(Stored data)
────────────────────────────────────────

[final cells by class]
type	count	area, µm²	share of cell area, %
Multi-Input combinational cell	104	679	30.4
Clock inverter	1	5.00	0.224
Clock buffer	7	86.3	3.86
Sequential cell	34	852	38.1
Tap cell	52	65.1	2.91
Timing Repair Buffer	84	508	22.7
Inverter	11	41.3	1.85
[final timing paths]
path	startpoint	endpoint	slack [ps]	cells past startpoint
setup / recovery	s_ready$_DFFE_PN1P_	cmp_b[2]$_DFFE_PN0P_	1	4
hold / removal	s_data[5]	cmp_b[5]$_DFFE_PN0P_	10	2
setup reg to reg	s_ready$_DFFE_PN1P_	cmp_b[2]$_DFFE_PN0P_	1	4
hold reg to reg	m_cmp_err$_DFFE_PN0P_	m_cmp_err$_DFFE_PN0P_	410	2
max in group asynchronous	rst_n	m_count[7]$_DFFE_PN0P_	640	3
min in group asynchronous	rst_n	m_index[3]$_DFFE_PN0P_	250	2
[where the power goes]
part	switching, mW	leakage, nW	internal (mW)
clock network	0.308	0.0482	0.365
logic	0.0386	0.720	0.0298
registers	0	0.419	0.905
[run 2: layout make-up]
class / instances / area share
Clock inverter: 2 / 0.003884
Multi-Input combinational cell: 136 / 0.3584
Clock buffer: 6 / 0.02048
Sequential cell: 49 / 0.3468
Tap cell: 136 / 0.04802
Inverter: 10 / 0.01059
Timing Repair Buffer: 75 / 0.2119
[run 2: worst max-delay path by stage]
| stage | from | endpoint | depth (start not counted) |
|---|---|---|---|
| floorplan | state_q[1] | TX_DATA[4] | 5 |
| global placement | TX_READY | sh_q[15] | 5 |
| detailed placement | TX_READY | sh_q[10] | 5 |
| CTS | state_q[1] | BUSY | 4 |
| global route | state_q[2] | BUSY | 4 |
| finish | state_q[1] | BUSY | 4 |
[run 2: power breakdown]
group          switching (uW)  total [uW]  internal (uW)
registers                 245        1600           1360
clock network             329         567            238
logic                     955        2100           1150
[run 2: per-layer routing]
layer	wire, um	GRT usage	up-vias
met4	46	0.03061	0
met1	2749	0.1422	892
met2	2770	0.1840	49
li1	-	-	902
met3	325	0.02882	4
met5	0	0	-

────────────────────────────────────────

__What you are asked to do__.
Each line from the one containing "Clock buffer: 6 / 0.02048" through the end of the entries, both included, is to be returned exactly, with no other lines.

__Exercise output__.
Clock buffer: 6 / 0.02048
Sequential cell: 49 / 0.3468
Tap cell: 136 / 0.04802
Inverter: 10 / 0.01059
Timing Repair Buffer: 75 / 0.2119
[run 2: worst max-delay path by stage]
| stage | from | endpoint | depth (start not counted) |
|---|---|---|---|
| floorplan | state_q[1] | TX_DATA[4] | 5 |
| global placement | TX_READY | sh_q[15] | 5 |
| detailed placement | TX_READY | sh_q[10] | 5 |
| CTS | state_q[1] | BUSY | 4 |
| global route | state_q[2] | BUSY | 4 |
| finish | state_q[1] | BUSY | 4 |
[run 2: power breakdown]
group          switching (uW)  total [uW]  internal (uW)
registers                 245        1600           1360
clock network             329         567            238
logic                     955        2100           1150
[run 2: per-layer routing]
layer	wire, um	GRT usage	up-vias
met4	46	0.03061	0
met1	2749	0.1422	892
met2	2770	0.1840	49
li1	-	-	902
met3	325	0.02882	4
met5	0	0	-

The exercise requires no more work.